A COLUMNIST FOR TelevisionWeek says that the main reason why English-language Al Jazeera hasn’t found a cable or satellite distributor is that “for the most part, American viewers are clearly parochial and have no interest in the world beyond them and their immediate family.” Marianne Paskowski quotes former GOP congressman Joe Scarborough lamenting the fact that since 9/11 American interest in international news has plummeted. “Americans ask why do (radicalized Muslims) hate us” he says. “I guess… they just really don’t want to know the answer.”
SO-CALLED “BITCH SCHOOLS” are being conducted in Moscow’s Dubrovka theater to teach Russian women how to attain “great sex, money and a man who looks after you.” Vladimir Rakovsky, a motivational speaker and his wife Yevgenia, give aspiring wives the secret of success in a man’s world. “A smart woman gets what she wants by pretending to be weak” says Rakovsky. “A bitch should be strong and self-confident but should remember to use feminine traits such as her attractiveness and, whenever useful, she should try to come across as a helpless creature.” One lesson teaches women how to rub their breasts against an unsuspecting subject.

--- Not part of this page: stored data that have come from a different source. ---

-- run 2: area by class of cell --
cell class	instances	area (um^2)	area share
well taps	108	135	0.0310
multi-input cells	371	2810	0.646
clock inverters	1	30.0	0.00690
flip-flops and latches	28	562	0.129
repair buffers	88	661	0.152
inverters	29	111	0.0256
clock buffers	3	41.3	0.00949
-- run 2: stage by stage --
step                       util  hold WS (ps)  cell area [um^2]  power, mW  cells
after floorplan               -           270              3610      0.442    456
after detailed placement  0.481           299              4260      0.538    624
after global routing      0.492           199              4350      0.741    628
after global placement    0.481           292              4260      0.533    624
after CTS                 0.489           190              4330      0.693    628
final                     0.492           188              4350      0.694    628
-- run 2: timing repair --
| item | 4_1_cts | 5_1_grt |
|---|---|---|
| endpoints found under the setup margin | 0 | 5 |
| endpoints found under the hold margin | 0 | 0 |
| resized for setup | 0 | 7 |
<file path="src/rtl/ifetch_pc_ctrl_pkg.sv">
// rtl/ifetch_pc_ctrl_pkg.sv - shared types and defaults for the instruction-fetch PC sequencer
package ifetch_pc_ctrl_pkg;

  // Default instruction-address width and memory read latency
  localparam int PC_W_DEF   = 10;
  localparam int RD_LAT_DEF = 1;

  // Sequencer states
  typedef enum logic [1:0] {
    IDLE  = 2'd0,
    RUN   = 2'd1,
    DRAIN = 2'd2,
    TERM  = 2'd3
  } ifpc_state_t;

endpackage

</file>
<file path="src/rtl/ifetch_pc_ctrl_rd_pipe.sv">
// rtl/ifetch_pc_ctrl_rd_pipe.sv - RD_LAT-deep {valid, pc} shift register with squash
module ifetch_pc_ctrl_rd_pipe
  import ifetch_pc_ctrl_pkg::*;
#(
  parameter int PC_W   = PC_W_DEF,
  parameter int RD_LAT = RD_LAT_DEF
) (
  input  logic            clock,
  input  logic            reset,
  input  logic            issue,
  input  logic            squash,
  input  logic [PC_W-1:0] issue_pc,
  output logic            out_valid,
  output logic [PC_W-1:0] out_pc,
  output logic            pending
);

  typedef logic [PC_W-1:0] pc_t;

  typedef struct packed {
    logic v;
    pc_t  pc;
  } rd_pipe_t;

  rd_pipe_t stage [RD_LAT];

  // Shift each issued read towards the output; a squash kills every valid in flight
  always_ff @(posedge clock) begin
    if (reset) begin
      for (int i = 0; i < RD_LAT; i++) stage[i] <= '0;
    end else begin
      stage[0].v  <= issue & ~squash;
      stage[0].pc <= issue_pc;
      for (int i = 1; i < RD_LAT; i++) begin
        stage[i].v  <= stage[i-1].v & ~squash;
        stage[i].pc <= stage[i-1].pc;
      end
    end
  end

  // Reads still on their way, excluding the one presented this cycle
  always_comb begin
    pending = 1'b0;
    for (int i = 0; i < RD_LAT - 1; i++) pending = pending | stage[i].v;
  end

  // The read arriving in the squash cycle is itself in flight, so it is masked too
  assign out_valid = stage[RD_LAT-1].v & ~squash;
  assign out_pc    = stage[RD_LAT-1].pc;

endmodule

</file>
<file path="src/rtl/ifetch_pc_ctrl.sv">
// rtl/ifetch_pc_ctrl.sv - program-counter sequencer driving the instruction memory and IFetch stage
module ifetch_pc_ctrl
  import ifetch_pc_ctrl_pkg::*;
#(
  parameter int PC_W   = PC_W_DEF,
  parameter int RD_LAT = RD_LAT_DEF
) (
  input  logic            clock,
  input  logic            reset,
  input  logic            I_Start,
  input  logic [PC_W-1:0] I_Start_PC,
  input  logic [PC_W-1:0] I_End_PC,
  input  logic            I_Empty,
  input  logic            I_Stall,
  input  logic            I_Br_Taken,
  input  logic [PC_W-1:0] I_Br_Target,
  input  logic            I_Abort,
  output logic            O_Re_Instr,
  output logic [PC_W-1:0] O_Addr,
  output logic            O_Valid,
  output logic [PC_W-1:0] O_PC,
  output logic            O_Busy,
  output logic            O_Term
);

  typedef logic [PC_W-1:0] pc_t;

  ifpc_state_t state;
  pc_t         pc;
  pc_t         end_pc;
  logic        active;
  logic        squash;
  logic        rd_issue;
  logic        pending;

  // Abort and branch only matter while a program is being fetched
  assign active   = (state == RUN) || (state == DRAIN);
  assign squash   = active & (I_Abort | I_Br_Taken);
  assign rd_issue = (state == RUN) & ~I_Abort & ~I_Br_Taken & ~I_Stall;

  // Sequencer: reset > abort > branch > stall > increment
  always_ff @(posedge clock) begin
    if (reset) begin
      state  <= IDLE;
      pc     <= '0;
      end_pc <= '0;
    end else begin
      case (state)
        IDLE: begin
          if (I_Start) begin
            if (I_Empty) begin
              state <= TERM;
            end else begin
              pc     <= I_Start_PC;
              end_pc <= I_End_PC;
              state  <= RUN;
            end
          end
        end
        RUN: begin
          if (I_Abort) begin
            state <= TERM;
          end else if (I_Br_Taken) begin
            pc <= I_Br_Target;
          end else if (!I_Stall) begin
            pc <= pc + pc_t'(1);
            if (pc == end_pc) state <= DRAIN;
          end
        end
        DRAIN: begin
          if (I_Abort) begin
            state <= TERM;
          end else if (I_Br_Taken) begin
            pc    <= I_Br_Target;
            state <= RUN;
          end else if (!pending) begin
            state <= TERM;
          end
        end
        TERM: state <= IDLE;
        default: state <= IDLE;
      endcase
    end
  end

  ifetch_pc_ctrl_rd_pipe #(
    .PC_W   (PC_W),
    .RD_LAT (RD_LAT)
  ) u_rd_pipe (
    .clock     (clock),
    .reset     (reset),
    .issue     (rd_issue),
    .squash    (squash),
    .issue_pc  (pc),
    .out_valid (O_Valid),
    .out_pc    (O_PC),
    .pending   (pending)
  );

  assign O_Re_Instr = rd_issue;
  assign O_Addr     = pc;
  assign O_Busy     = (state != IDLE);
  assign O_Term     = (state == TERM);

endmodule

</file>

PRINCE CHARLES HAS LAUNCHED a campaign to preserve the English country pub which has been disappearing so fast that 60% of the country’s villages no longer have one. Because small shops and post offices have been closing almost as fast, the idea is to try and combine the three functions — even hiring the pub kitchens to provide hot lunches for nearby schools, bring in satellite receivers to pub gardens to offer broadband to isolated villages and turn part of the building into a library. Pub is the Hub, the overall organizer, has managed to secure grants from some local councils to help with necessary conversions. In some cases villages have raised the money to buy the pub themselves and turn them into multi-purpose centers.
THE ANNUAL AWARD by Le Figaro for the best croissants in Paris went to Pierre Hermé, 45, who has been called “the Picasso of pastry.” The happy baker said: “The noise of a croissant is very important. I can almost hear them shout when people tear them apart.”
SPINDLE NEURONS — the specialized brain cells in humans thought to process our emotions — were thought to be shared only with great apes until recently. But, reports the New Scientist, they have now been discovered in whales. “They’re like the ‘express trains’ of the nervous system” which enable us to instantly process and act on emotional cues explains Patrick Hof who with his colleague Estel Van Der Gocht of new York’s Mount Sinai School of Medicine made the discovery. The magazine suggests that this kind of processing might explain the way these lovable mammals perform their songs and vocalizing.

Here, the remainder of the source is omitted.